▶ **The problem**
Each line of the data that includes the string "setup" is to be copied out.

(Stored dataset items)
[config.mk]
export PLATFORM = sky130hd
export DESIGN_NAME = tick_burst_gen_flat
export DESIGN_NICKNAME = d
export VERILOG_FILES = /design/src/rtl/tick_burst_gen_if.sv /design/src/rtl/tick_burst_gen.sv /design/src/flat_wrapper.sv
export SDC_FILE = /design/constraint.sdc
export NUM_CORES = 1
export LEC_CHECK = 0
export ABC_AREA = 1
export CAP_MARGIN = 20
export CORE_MARGIN = 5
export CORE_UTILIZATION = 50
export CTS_CLUSTER_DIAMETER = 150
export DETAILED_ROUTE_END_ITERATION = 12
export GPL_ROUTABILITY_DRIVEN = 0
export HOLD_SLACK_MARGIN = 0.15
export PLACE_DENSITY = 0.75
export SLEW_MARGIN = 30
export SYNTH_ARGS = -nofsm -noshare
export SYNTH_HDL_FRONTEND = slang
export SYNTH_SLANG_ARGS = --single-unit
[constraint.sdc]
create_clock -name CLK -period 4.8 [get_ports CLK]
set_input_delay 0.72 -clock CLK [delete_from_list [all_inputs] [get_ports CLK]]
set_output_delay 0.72 -clock CLK [all_outputs]
set_load 0.005 [all_outputs]
[src/rtl/tick_burst_gen_if.sv]
// Handshake and configuration bundle for tick_burst_gen.
// The master side requests bursts and reads status; the slave side is the generator.
interface tick_burst_gen_if #(
  parameter int CNT_W = 8,
  parameter int TW    = 4
);
  logic             start;
  logic             abort;
  logic [CNT_W-1:0] burst_len;
  logic [TW-1:0]    high_ticks;
  logic [TW-1:0]    low_ticks;
  logic             pulse_out;
  logic             busy;
  logic             done;
  logic [CNT_W-1:0] pulse_cnt;

  modport master (
    output start, abort, burst_len, high_ticks, low_ticks,
    input  pulse_out, busy, done, pulse_cnt
  );

  modport slave (
    input  start, abort, burst_len, high_ticks, low_ticks,
    output pulse_out, busy, done, pulse_cnt
  );
endinterface

[src/rtl/tick_burst_gen.sv]
// Burst generator timed by rising edges ("ticks") of a divided clock that is
// sampled as ordinary data in the CLK domain. Emits burst_len pulses whose high
// and low widths are counted in ticks, with a start/busy/done handshake and a
// synchronous abort.
module tick_burst_gen #(
  parameter int CNT_W = 8,
  parameter int TW    = 4
) (
  input  logic            CLK,
  input  logic            RST,
  input  logic            clk_div,
  tick_burst_gen_if.slave bus
);

  typedef enum logic [2:0] {
    S_IDLE,
    S_ARM,
    S_HIGH,
    S_LOW,
    S_DONE
  } state_t;

  state_t           state_reg, state_next;
  logic             clk_div_d_reg;
  logic [CNT_W-1:0] len_reg, len_next;
  logic [TW-1:0]    hi_reg, hi_next;
  logic [TW-1:0]    lo_reg, lo_next;
  logic [TW-1:0]    tcnt_reg, tcnt_next;
  logic             pulse_reg, pulse_next;
  logic             busy_reg, busy_next;
  logic             done_reg, done_next;
  logic [CNT_W-1:0] cnt_reg, cnt_next;

  logic             tick;
  logic [CNT_W-1:0] cnt_inc;
  logic [TW-1:0]    hi_sel;
  logic [TW-1:0]    lo_sel;
  logic             tcnt_last;

  // A tick is a 0->1 transition of clk_div between consecutive CLK samples.
  assign tick      = clk_div & ~clk_div_d_reg;
  assign cnt_inc   = cnt_reg + CNT_W'(1);
  // Zero widths would stall the counter, so they are promoted to one tick.
  assign hi_sel    = (bus.high_ticks == '0) ? TW'(1) : bus.high_ticks;
  assign lo_sel    = (bus.low_ticks == '0) ? TW'(1) : bus.low_ticks;
  // The counter is never below 1 in HIGH/LOW; <= keeps it from wrapping regardless.
  assign tcnt_last = (tcnt_reg <= TW'(1));

  // Next-state and registered-output logic for the burst sequencer.
  always_comb begin
    state_next = state_reg;
    len_next   = len_reg;
    hi_next    = hi_reg;
    lo_next    = lo_reg;
    tcnt_next  = tcnt_reg;
    pulse_next = pulse_reg;
    busy_next  = busy_reg;
    done_next  = 1'b0;
    cnt_next   = cnt_reg;

    unique case (state_reg)
      S_IDLE: begin
        // Ticks are ignored here, so a tick coincident with acceptance never
        // launches the first pulse. Abort has no meaning while idle.
        if (bus.start) begin
          cnt_next = '0;
          if (bus.burst_len != '0) begin
            len_next   = bus.burst_len;
            hi_next    = hi_sel;
            lo_next    = lo_sel;
            busy_next  = 1'b1;
            state_next = S_ARM;
          end else begin
            done_next = 1'b1;
          end
        end
      end

      S_ARM: begin
        if (bus.abort) begin
          pulse_next = 1'b0;
          busy_next  = 1'b0;
          state_next = S_IDLE;
        end else if (tick) begin
          pulse_next = 1'b1;
          tcnt_next  = hi_reg;
          state_next = S_HIGH;
        end
      end

      S_HIGH: begin
        if (bus.abort) begin
          pulse_next = 1'b0;
          busy_next  = 1'b0;
          state_next = S_IDLE;
        end else if (tick) begin
          if (tcnt_last) begin
            pulse_next = 1'b0;
            cnt_next   = cnt_inc;
            tcnt_next  = '0;
            if (cnt_inc == len_reg) begin
              // done and the busy drop are registered on the same edge.
              busy_next  = 1'b0;
              done_next  = 1'b1;
              state_next = S_DONE;
            end else begin
              tcnt_next  = lo_reg;
              state_next = S_LOW;
            end
          end else begin
            tcnt_next = tcnt_reg - TW'(1);
          end
        end
      end

      S_LOW: begin
        if (bus.abort) begin
          pulse_next = 1'b0;
          busy_next  = 1'b0;
          state_next = S_IDLE;
        end else if (tick) begin
          if (tcnt_last) begin
            pulse_next = 1'b1;
            tcnt_next  = hi_reg;
            state_next = S_HIGH;
          end else begin
            tcnt_next = tcnt_reg - TW'(1);
          end
        end
      end

      S_DONE: begin
        // Single-cycle completion state; start and abort are not looked at.
        state_next = S_IDLE;
      end

      default: begin
        pulse_next = 1'b0;
        busy_next  = 1'b0;
        state_next = S_IDLE;
      end
    endcase
  end

  // State, edge-detect history and output registers with async active-low reset.
  always_ff @(posedge CLK or negedge RST) begin
    if (!RST) begin
      state_reg     <= S_IDLE;
      clk_div_d_reg <= 1'b0;
      len_reg       <= '0;
      hi_reg        <= '0;
      lo_reg        <= '0;
      tcnt_reg      <= '0;
      pulse_reg     <= 1'b0;
      busy_reg      <= 1'b0;
      done_reg      <= 1'b0;
      cnt_reg       <= '0;
    end else begin
      state_reg     <= state_next;
      clk_div_d_reg <= clk_div;
      len_reg       <= len_next;
      hi_reg        <= hi_next;
      lo_reg        <= lo_next;
      tcnt_reg      <= tcnt_next;
      pulse_reg     <= pulse_next;
      busy_reg      <= busy_next;
      done_reg      <= done_next;
      cnt_reg       <= cnt_next;
    end
  end

  assign bus.pulse_out = pulse_reg;
  assign bus.busy      = busy_reg;
  assign bus.done      = done_reg;
  assign bus.pulse_cnt = cnt_reg;

endmodule

[src/flat_wrapper.sv]
// flat-port wrapper written by rule: the top's interface ports become plain ports
module tick_burst_gen_flat 
#(
  parameter int CNT_W = 8,
  parameter int TW    = 4
)
  (CLK, RST, clk_div, bus_start, bus_abort, bus_burst_len, bus_high_ticks, bus_low_ticks, bus_pulse_out, bus_busy, bus_done, bus_pulse_cnt);
  tick_burst_gen_if #(.CNT_W(CNT_W), .TW(TW)) bus_i ();
  input  logic CLK;
  input  logic RST;
  input  logic clk_div;
  input wire logic [$bits(bus_i.start)-1:0] bus_start;
  input wire logic [$bits(bus_i.abort)-1:0] bus_abort;
  input wire logic [$bits(bus_i.burst_len)-1:0] bus_burst_len;
  input wire logic [$bits(bus_i.high_ticks)-1:0] bus_high_ticks;
  input wire logic [$bits(bus_i.low_ticks)-1:0] bus_low_ticks;
  output wire logic [$bits(bus_i.pulse_out)-1:0] bus_pulse_out;
  output wire logic [$bits(bus_i.busy)-1:0] bus_busy;
  output wire logic [$bits(bus_i.done)-1:0] bus_done;
  output wire logic [$bits(bus_i.pulse_cnt)-1:0] bus_pulse_cnt;
  assign bus_i.start = bus_start;
  assign bus_i.abort = bus_abort;
  assign bus_i.burst_len = bus_burst_len;
  assign bus_i.high_ticks = bus_high_ticks;
  assign bus_i.low_ticks = bus_low_ticks;
  assign bus_pulse_out = bus_i.pulse_out;
  assign bus_busy = bus_i.busy;
  assign bus_done = bus_i.done;
  assign bus_pulse_cnt = bus_i.pulse_cnt;
  tick_burst_gen #(.CNT_W(CNT_W), .TW(TW)) u_core (.CLK(CLK), .RST(RST), .clk_div(clk_div), .bus(bus_i));
endmodule
======== Yosys cells after proc, flatten, opt, wreduce, memory -nomap -nowiden ========
Index checks and enable logic that the tools add are counted.
word-level totals
  flip-flop bits (word level) ............. 35
  bits in latches ......................... 0
  RAM bits ................................ 0
  memory bits (read-only) ................. 0
  input port bits ......................... 21
  word-level logic and storage cells ...... 105
  memories kept ........................... 0
operators by class
  $add $sub $neg .......................... 2
  $mul .................................... 0
  div/mod/pow operators ................... 0
  magnitude comparators ................... 1
  eq/ne operators ......................... 21
  shift operators ......................... 0
  multiplexer cells ....................... 53
  bitwise gates (word level) .............. 4
  reduce and logical (&&, ||, !) cells .... 14
operator list
  cell                                                                               count
  4-bit 2-to-1 mux                                                                   11
  3-bit 2-to-1 mux                                                                   11
  8-bit 2-to-1 mux                                                                   4
  1-bit 2-to-1 mux                                                                   21
  7-bit AND reduction                                                                3
  3-bit by 2-bit inequality test with 1-bit output (second input constant)           6
  8-bit case mux with 2 select lines                                                 1
  2-bit by 1-bit inequality test with 1-bit output (second input constant)           6
  3-bit case mux with 4 select lines                                                 1
  4-bit case mux with 3 select lines                                                 1
  8-bit by 1-bit adder with 8-bit output (second input constant)                     1
  8-bit equality test                                                                1
  4-bit logical NOT                                                                  2
  2-bit inequality test (second input constant)                                      4
  1-bit case mux with 4 select lines                                                 2
  8-bit nonzero test                                                                 1
  3-bit by 2-bit equality test with 1-bit output (second input constant)             2
  6-bit AND reduction                                                                1
  5-bit AND reduction                                                                1
  4-bit by 1-bit less-or-equal comparator with 1-bit output (second input constant)  1
  2-bit OR reduction                                                                 2
  4-bit by 1-bit subtractor with 4-bit output (second input constant)                1
  3-bit by 1-bit equality test with 1-bit output (second input constant)             1
  3-bit equality test (second input constant)                                        1
  other kinds (7)                                                                    9

======== Longest topological paths before layout ========
Gate-level depths: netlist (run 1).
  depth in word-level cells ............... 7
  mapped depth ............................ 16
  mapped depth without buffers ............ 16

======== Worst setup path before layout (run 1) ========
OpenSTA, ideal clock, no wires.
  path kind ............................... reg2reg
  start point ............................. register u_core.cnt_reg[0], in the netlist u_core.bus.pulse_cnt[0]
  end point ............................... register u_core.busy_reg, in the netlist u_core.bus.busy
  library setup time ...................... 135 ps
  data arrival time ....................... 1,636 ps
  required time ........................... 4,665 ps
  path slack .............................. 3,029 ps
  stages on the path, launching flop included .. 12
  path buffers ............................ 0
  cells stage by stage .................... dfrtp_1 > ha_1 > xnor2_1 > nand2_1 > nor2_1 > nand2_1 > nor2_1 > nand3_2 > nand2_1 > nand2_1 > nor3_2 > o21ai_1
between the ends
  word-level cells in the longest chain between the ends .. 4
RTL lines
  what                                                        line                   text
  start, declared                                             tick_burst_gen.sv:32   logic [CNT_W-1:0] cnt_reg, cnt_next;
  start signal, assigned                                      tick_burst_gen.sv:168  cnt_reg <= cnt_next;
  8-bit by 1-bit adder with 8-bit output                      tick_burst_gen.sv:42   assign cnt_inc = cnt_reg + CNT_W'(1);
  8-bit equality test                                         tick_burst_gen.sv:101  if (cnt_inc == len_reg) begin
  3-bit by 2-bit inequality test with 1-bit output (no line)  n/a
  7-bit AND reduction (no line)                               n/a
  end signal, assigned                                        tick_burst_gen.sv:166  busy_reg <= busy_next;
  end, declared                                               tick_burst_gen.sv:30   logic busy_reg, busy_next;
Every way passes these cells.
A chain may end at the register's enable or synchronous reset.

======== Worst setup path after layout (run 1) ========
  start point ............................. input bus_burst_len[0]
  end point ............................... register u_core.len_reg[2]
between the ends
  word-level cells in the longest chain between the ends .. 2
RTL lines
  what                           line                   text
  start, declared                flat_wrapper.sv:14     input wire logic [$bits(bus_i.burst_len)-1:0] bus_burst_len;
  8-bit nonzero test             tick_burst_gen.sv:67   if (bus.burst_len != '0) begin
  3-bit AND reduction (no line)  n/a
  end signal, assigned           tick_burst_gen.sv:161  len_reg <= len_next;
  end, declared                  tick_burst_gen.sv:25   logic [CNT_W-1:0] len_reg, len_next;
Every way passes these cells.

▶ **Exercise answer**
======== Worst setup path before layout (run 1) ========
  library setup time ...................... 135 ps
======== Worst setup path after layout (run 1) ========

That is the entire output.